ECE-GY 6143, Spring 2020
Regularization: ridge regression, LASSO
We discussed how to distinguish between different models using the bias-variance curve. This gives us a thumb rule to decide which model to select:
- attempt to decrease bias/underfitting, so want more “complex” $f$
- attempt to decrease variance/overfitting, so want “simpler” $f$
One technique to define “simple” vs “complex” is to via regularization. Instead of minimizing the MSE, we define a new loss function that combines both the goodness-of-fit as well as how “complex” the function is.

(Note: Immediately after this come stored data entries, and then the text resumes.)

===== src/rtl/tdb_pkg.sv =====
// Package: shared constants and helpers for the tamper debouncer.
// Assumes the rate code is 3 bits, so the divider counter is 2^3 = 8 bits.
package tdb_pkg;
    localparam int RATE_W = 3;
    localparam int CNT_W  = 1 << RATE_W;

    // Majority of three single-bit samples.
    function automatic logic maj3(input logic [2:0] s);
        return (s[0] & s[1]) | (s[1] & s[2]) | (s[0] & s[2]);
    endfunction

    // True when all three samples hold the same value.
    function automatic logic same3(input logic [2:0] s);
        return (s == 3'b000) || (s == 3'b111);
    endfunction
endpackage


===== src/rtl/tdb_prescale.sv =====
// Module: free-running divider that produces the sample strobe.
// The strobe fires once every 2^(code+1) clocks, when the low code+1 bits
// of the counter are all ones. Assumes the code may change at any time;
// the counter is never reloaded, so the phase stays continuous.
module tdb_prescale
    import tdb_pkg::*;
(
    input  logic              clk,
    input  logic              rst_n,
    input  logic [RATE_W-1:0] code,
    output logic              strobe
);
    logic [CNT_W-1:0] cnt;
    logic [CNT_W-1:0] mask;

    // Mask of the counter bits that must all be one for a strobe.
    always_comb begin
        mask   = (CNT_W'(2) << code) - CNT_W'(1);
        strobe = ((cnt & mask) == mask);
    end

    // Free-running count, cleared by reset.
    always_ff @(posedge clk) begin
        if (!rst_n) cnt <= '0;
        else        cnt <= cnt + CNT_W'(1);
    end
endmodule


===== src/rtl/tdb_filter.sv =====
// Module: debounce filter for one tamper pin.
// Two-flop synchronizer, three-sample history shifted on the strobe, and
// strict or majority decision. In asynchronous mode the first edge passes
// at once and the pin is locked until three new agreeing samples exist.
// Assumes mode inputs are steady while in use.
module tdb_filter
    import tdb_pkg::*;
(
    input  logic clk,
    input  logic rst_n,
    input  logic strobe,
    input  logic maj_en,
    input  logic async_en,
    input  logic pin_raw,
    output logic filt
);
    logic       sync_a, sync_b;
    logic [2:0] hist;
    logic       locked, locked_nx;
    logic [1:0] lock_cnt, lock_cnt_nx;
    logic       filt_nx;

    // Two-stage synchronizer for the raw pin.
    always_ff @(posedge clk) begin
        if (!rst_n) begin
            sync_a <= 1'b0;
            sync_b <= 1'b0;
        end else begin
            sync_a <= pin_raw;
            sync_b <= sync_a;
        end
    end

    // Sample history, newest in bit 0, shifted on each strobe.
    always_ff @(posedge clk) begin
        if (!rst_n)      hist <= 3'b000;
        else if (strobe) hist <= {hist[1:0], sync_b};
    end

    // Next output level and lock state from the mode and history.
    always_comb begin
        filt_nx     = filt;
        locked_nx   = locked;
        lock_cnt_nx = lock_cnt;
        if (!async_en) begin
            locked_nx   = 1'b0;
            lock_cnt_nx = 2'd0;
            if (maj_en)           filt_nx = maj3(hist);
            else if (same3(hist)) filt_nx = hist[0];
        end else if (!locked) begin
            if (sync_b != filt) begin
                filt_nx     = sync_b;
                locked_nx   = 1'b1;
                lock_cnt_nx = 2'd0;
            end
        end else if ((lock_cnt == 2'd3) && same3(hist)) begin
            filt_nx   = hist[0];
            locked_nx = 1'b0;
        end else if (strobe && (lock_cnt != 2'd3)) begin
            lock_cnt_nx = lock_cnt + 2'd1;
        end
    end

    // Output and lock registers.
    always_ff @(posedge clk) begin
        if (!rst_n) begin
            filt     <= 1'b0;
            locked   <= 1'b0;
            lock_cnt <= 2'd0;
        end else begin
            filt     <= filt_nx;
            locked   <= locked_nx;
            lock_cnt <= lock_cnt_nx;
        end
    end
endmodule


===== src/rtl/tdb_flag.sv =====
// Module: sticky tamper flag and request output.
// Sets one clock after any filtered level changes; a timestamp read clears
// it only in request mode, and a same-clock change takes priority.
module tdb_flag #(
    parameter int N_PINS = 4
) (
    input  logic              clk,
    input  logic              rst_n,
    input  logic [N_PINS-1:0] filt,
    input  logic              req_en,
    input  logic              ts_rd,
    output logic              flag,
    output logic              req
);
    logic [N_PINS-1:0] filt_d;
    logic              any_chg;

    // Detect a change of any filtered level against last clock.
    always_comb any_chg = |(filt ^ filt_d);

    // Delay copy and flag update with set-over-clear priority.
    always_ff @(posedge clk) begin
        if (!rst_n) begin
            filt_d <= '0;
            flag   <= 1'b0;
        end else begin
            filt_d <= filt;
            if (any_chg)              flag <= 1'b1;
            else if (ts_rd && req_en) flag <= 1'b0;
        end
    end

    // Request is the flag, gated by request mode.
    always_comb req = flag & req_en;
endmodule


===== src/rtl/tamper_debounce.sv =====
// Module: top of the tamper input debouncer.
// One shared strobe generator, one filter per pin (generated), one flag.
// Assumes all inputs are synchronous to clk except pins_raw.
module tamper_debounce
    import tdb_pkg::*;
#(
    parameter int N_PINS = 4
) (
    input  logic              clk,
    input  logic              rst_n,
    input  logic [2:0]        rate_code,
    input  logic              maj_en,
    input  logic              async_en,
    input  logic              req_en,
    input  logic              ts_rd,
    input  logic [N_PINS-1:0] pins_raw,
    output logic [N_PINS-1:0] filt_out,
    output logic              tamper_flag,
    output logic              dma_req
);
    logic strobe;

    tdb_prescale u_pre (
        .clk    (clk),
        .rst_n  (rst_n),
        .code   (rate_code),
        .strobe (strobe)
    );

    for (genvar g = 0; g < N_PINS; g++) begin : g_pin
        tdb_filter u_filt (
            .clk      (clk),
            .rst_n    (rst_n),
            .strobe   (strobe),
            .maj_en   (maj_en),
            .async_en (async_en),
            .pin_raw  (pins_raw[g]),
            .filt     (filt_out[g])
        );
    end

    tdb_flag #(.N_PINS(N_PINS)) u_flag (
        .clk    (clk),
        .rst_n  (rst_n),
        .filt   (filt_out),
        .req_en (req_en),
        .ts_rd  (ts_rd),
        .flag   (tamper_flag),
        .req    (dma_req)
    );
endmodule


===== config.mk =====
export PLATFORM = sky130hd
export DESIGN_NAME = tamper_debounce
export DESIGN_NICKNAME = d
export VERILOG_FILES = /design/src/rtl/tdb_pkg.sv /design/src/rtl/tdb_prescale.sv /design/src/rtl/tdb_filter.sv /design/src/rtl/tdb_flag.sv /design/src/rtl/tamper_debounce.sv
export SDC_FILE = /design/constraint.sdc
export NUM_CORES = 1
export LEC_CHECK = 0
export CORE_ASPECT_RATIO = 0.7
export CORE_UTILIZATION = 50
export DETAILED_ROUTE_END_ITERATION = 10
export GPL_ROUTABILITY_DRIVEN = 0
export PLACE_DENSITY = 0.71
export SYNTH_ARGS = -nofsm -noshare
export SYNTH_HDL_FRONTEND = slang
export SYNTH_SLANG_ARGS = --single-unit

===== constraint.sdc =====
create_clock -name clk -period 1.95 [get_ports clk]
set_input_delay 0.39 -clock clk [delete_from_list [all_inputs] [get_ports clk]]
set_output_delay 0.39 -clock clk [all_outputs]
set_load 0.1 [all_outputs]

==> impl_metrics.json <==
{
  "ys_warn_count": 0,
  "post_cts_resized": 0,
  "max_freq_mhz": 591.8,
  "path_max_fanout": 24,
  "final_max_slew_viol_count": 0,
  "synth_edf_count": 0,
  "finClkSkew_ns": 0.004623,
  "hold_viol": 0,
  "cts_root_buffer": "clkbuf_8",
  "syn_nets": 287,
  "cp_num_buf_inv": 2,
  "dp_hpwl_mm": 3.254,
  "cts_sinks": 49,
  "antenna_found_initial": 0,
  "p_clk_frac": 0.330,
  "fin_crit_ns": 1.690,
  "start_kind": "input pin",
  "rsz0062_at_grt": "no",
  "ys_seq_area_frac": 0.4164,
  "rows": 20,
  "worst_ep_arrival_time_ns": 1.90,
  "power_switching_w": 0.0005230,
  "crit_path_end_kind": "flip-flop",
  "insertion_delay_ns": 0.30,
  "final_layout_size_suffix_gt1_frac": 0.1107,
  "pwr-share-seq": 0.533,
  "post_cts.repair.setup_buffers": 0,
  "netSwitchingFraction": 0.2636,
  "ys_async_sr_fraction": 0,
  "cp_num_cells": 7,
  "p_total_w": 0.001984,
  "h-tree-depth": 2,
  "firstDrtPassIters": 7,
  "antenna_cells": 0,
  "power_frac_comb": 0.137,
  "hold_class": "flip-flop to flip-flop",
  "place_area_um2": 2636,
  "grt_pass1_vias": 1684,
  "nets": 306,
  "wl_per_cell_um": 13.01,
  "area_growth_pct": 16.20,
  "violations": "design-rule violations",
  "die_w_um": 84.05,
  "ant_nets": 0,
  "ir_drop_mv": 0.3746,
  "tritoncts": "yes",
  "portBuffers": 18,
  "gr-total-overflow": 0,
  "final_cell_area_um2": 2738,
  "via_per_inst": 5.358,
  "p_leak_nw": 1.137,
  "pwr_density_cell_nw_per_um2": 724.7,
  "postCtsHoldBufs": 0,
  "holdWs_ns": 0.4381,
  "post-place-cells": 336,
  "drt_iter0_markers": 124,
  "whs_path_depth": 1,
  "synth_cell_types": 41,
  "crit_chain": "clkdlybuf4s50_1, nor2b_1, o21ai_0, and4_1, buf_12, a21oi_2, a211oi_1",
  "rr_worst_depth": 6,
  "intPower_w": 0.001461,
  "vias": 1843,
  "coreArea_um2": 4429,
  "syn_area_per_cell_um2": 8.758,
  "grt_usage": 0.2067,
  "crit_type": "input pin to flip-flop",
  "grt_pass1_wl_mm": 7.962,
  "die_h_um": 59.43,
  "setup_viol": 0,
  "ys.flop_type": "dfxtp_1",
  "ios": 19,
  "wirelength_mm": 4.477,
  "clk_pin_slew_worst_paths_ns": 0.09,
  "start_util": 0.5319,
  "crit_path_top_delay_cell": "clkdlybuf4s50_1",
  "synthesis.instances": 269,
  "slowest_delay_ns": 0.46,
  "drc": 2,
  "grt_max_degree": 25,
  "critPathRequiredTime_ns": 2.17,
  "cts_made_buffers": 5,
  "drv_cap": 0,
  "final_cells": 344,
  "slew_headroom": 0.6055,
  "netlist_area_um2": 2356,
  "die-area_um2": 4995,
  "cp_top_family": "buffers and inverters",
  "status": "finished with violations",
  "ys_ff_latch": 49,
  "cts_buffer_depth": 2,
  "period_share": 0.8666,
  "worst_pin_slew_ns": 0.5895
}
-- per-layer routing --
metal | vias to the layer above | GRT usage | wire length [um]
met2 | 44 | 0.3197 | 1782
met5 | - | 0 | 0
met4 | 0 | 0.05172 | 31
li1 | 967 | - | -
met3 | 5 | 0.05014 | 252
met1 | 827 | 0.2921 | 2410
-- state kept, by name (all words and copies together), names as in the netlist --
| signal | cells |
|---|---|
| g_pin.u_filt.sync_a | 4 |
| u_flag.flag | 1 |
| g_pin.u_filt.locked | 4 |
| u_flag.filt_d | 4 |
| g_pin.u_filt.filt | 4 |
| u_pre.cnt | 8 |
| g_pin.u_filt.lock_cnt | 8 |
| g_pin.u_filt.sync_b | 4 |
| g_pin.u_filt.hist | 12 |
-- cells by family after synthesis --
kind of cell,count (synthesis),synth area share
muxes,4,0.01699
adders and majority gates,7,0.03505
buffers and inverters,22,0.05311
AOI/OAI and AO/OA,62,0.1891
xor gates and xnor gates,14,0.05204
DFF,49,0.4164
and+or+nand+nor,111,0.2374
-- synthesized netlist by cell type, types with 2 or more instances --
master,instances,share of area
dfxtp_1,49,0.42
a21oi_2,4,0.015
nor2_1,9,0.014
o21ai_0,6,0.013
buf_4,5,0.016
inv_1,6,0.0096
nand2b_1,9,0.024
and2_1,16,0.042
xnor2_1,4,0.015
nor2b_1,5,0.013
o31ai_1,2,0.0064
nand2_1,41,0.065
ha_1,5,0.027
o211ai_1,2,0.0064
mux2i_1,4,0.017
clkbuf_1,8,0.013
o31a_1,2,0.0074
a21o_1,7,0.022
and3_1,3,0.0080
a32oi_1,3,0.011
a221oi_1,2,0.0074
xor2_1,10,0.037
a21oi_1,12,0.025
maj3_1,2,0.0085
o221ai_1,2,0.0074
a211oi_1,4,0.013
nand3_1,11,0.023
nand4_1,2,0.0053
nor3_1,5,0.011
a21boi_0,13,0.041
and2b_1,4,0.013
or3_1,3,0.0080
-- power by group through the flow --
stage | Clock (W) | Sequential (W) | Combinational [W]
global route | 0.000703 | 0.00106 | 0.000295
floorplan | 0 | 0.00110 | 0.000162
global placement | 0 | 0.00108 | 0.000270
CTS | 0.000667 | 0.00106 | 0.000273
finish | 0.000654 | 0.00106 | 0.000272
detailed placement | 0 | 0.00108 | 0.000272
-- layout make-up --
class	count	area [um^2]
repair buffers	27	307.8
inverters	7	26.28
multi-input cells	198	1251
clock buffers	7	96.34
flip-flops and latches	49	982.2
fillers	402	1692
clock inverters	1	5.005
well taps	55	68.82
-- worst paths after layout --
kind,startpoint,to,slack [ns]
worst max-delay path,rate_code[0],g_pin[0].u_filt.lock_cnt[0],0.26
worst min register to register,g_pin[3].u_filt.sync_a,g_pin[3].u_filt.sync_b,0.44
worst max register to register,u_pre.cnt[0],g_pin[0].u_filt.lock_cnt[0],0.38
worst min-delay path,g_pin[3].u_filt.sync_a,g_pin[3].u_filt.sync_b,0.44
-- layout by cell type, fill, tap and decap left out, types with 4 or more instances in the layout --
cell             count
nand2_1             41
nor2_1               9
nor2b_1              5
nand2b_1             9
inv_1                6
buf_12               6
a211oi_1             4
a21oi_1             12
nor3_1               5
ha_1                 5
nand3_1             11
a21o_1               7
and2b_1              4
xnor2_1              4
buf_4                9
xor2_1              10
a21boi_0            13
a21oi_2              4
clkdlybuf4s50_1     12
o21ai_0              6
clkbuf_8             7
dfxtp_1             48
and2_1              15
mux2i_1              4
-- metrics by stage --
stage | setup TNS, ns | worst slack, ns | utilization
6_report | 0 | 0.2602 | 0.6181
5_1_grt | 0 | 0.1227 | 0.6181
4_1_cts | 0 | 0.2551 | 0.6181
3_5_place_dp | -0.2831 | -0.08208 | 0.5952
3_3_place_gp | 0 | 0.01426 | 0.5952
2_1_floorplan | 0 | 0.3353 | -
(Power assumes the default switching activity.)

More specifically, we minimize:
\[L(w) = MSE(w) + \alpha \phi(w)\]where $\phi(w)$ is a scalar function of $w$ called the regularizer and penalizes $w$ that are “unlikely”, and $\alpha$ controls the level of regularization.
Common choices of $\phi(w)$ are:
- $\phi(w) = |w|^2_2$, the squared $L_2$ norm of $w$.
- $\phi(w) = |w|^{}_1$, the $L_1$ norm of $w$.
We can interpret these regularizers as follows. If we minimize:
\[L(w) = \|y - X w\|^2_2 + \alpha \|w\|^2_2,\]this is called ridge regression, and the hope is that by constraining the Euclidean norm of $w$, we are encouraging many of the coefficients of $w$ to become small (and hence leading to lesser variance). Using vector calculus, one can show that the (closed form) minimizer can be found as:
\[w = (X^T X + \alpha I)^{-1} X^T y .\]but we will skip the details here.
On the other hand, if we minimize:
\[L(w) = \|y - X w\|^2_2 + \alpha \|w\|^{}_1\]this is called LASSO regression. The interesting feature here is that this constrains many of the coefficients of $w$ to not just become small, but explicit be zeroed out. Therefore, the final $w$ we get is typically sparse (i.e., most of the coefficients are zero), and the surviving coefficients that are nonzero indicate the “important” features for that given choice of training dataset and at that regularization level.
[Aside: A common question that is asked is — what is so special about the $L_1$ norm versus the $L_2$ norm? One can derive it mathematically, but here is a quick visualization in 2D to see what is going on. Consider a simple loss function in $d=2$ dimensions, where the variable is $w = [w_1, w_2]$:
\[L(w) = (w_1 - 1)^2 + (w_2 - 2)^2 + \alpha \|w\|^p_p\]where $\alpha$ is a weight parameter (here $\alpha = 6$) and $p$ is either 1 or 2 depending on which regularizer we are using. When $\alpha = 0$, the minimum is attained at the 2D point $w = (1,2)$, and the loss surface looks like a bowl/parabola emerging out of $(1,2)$.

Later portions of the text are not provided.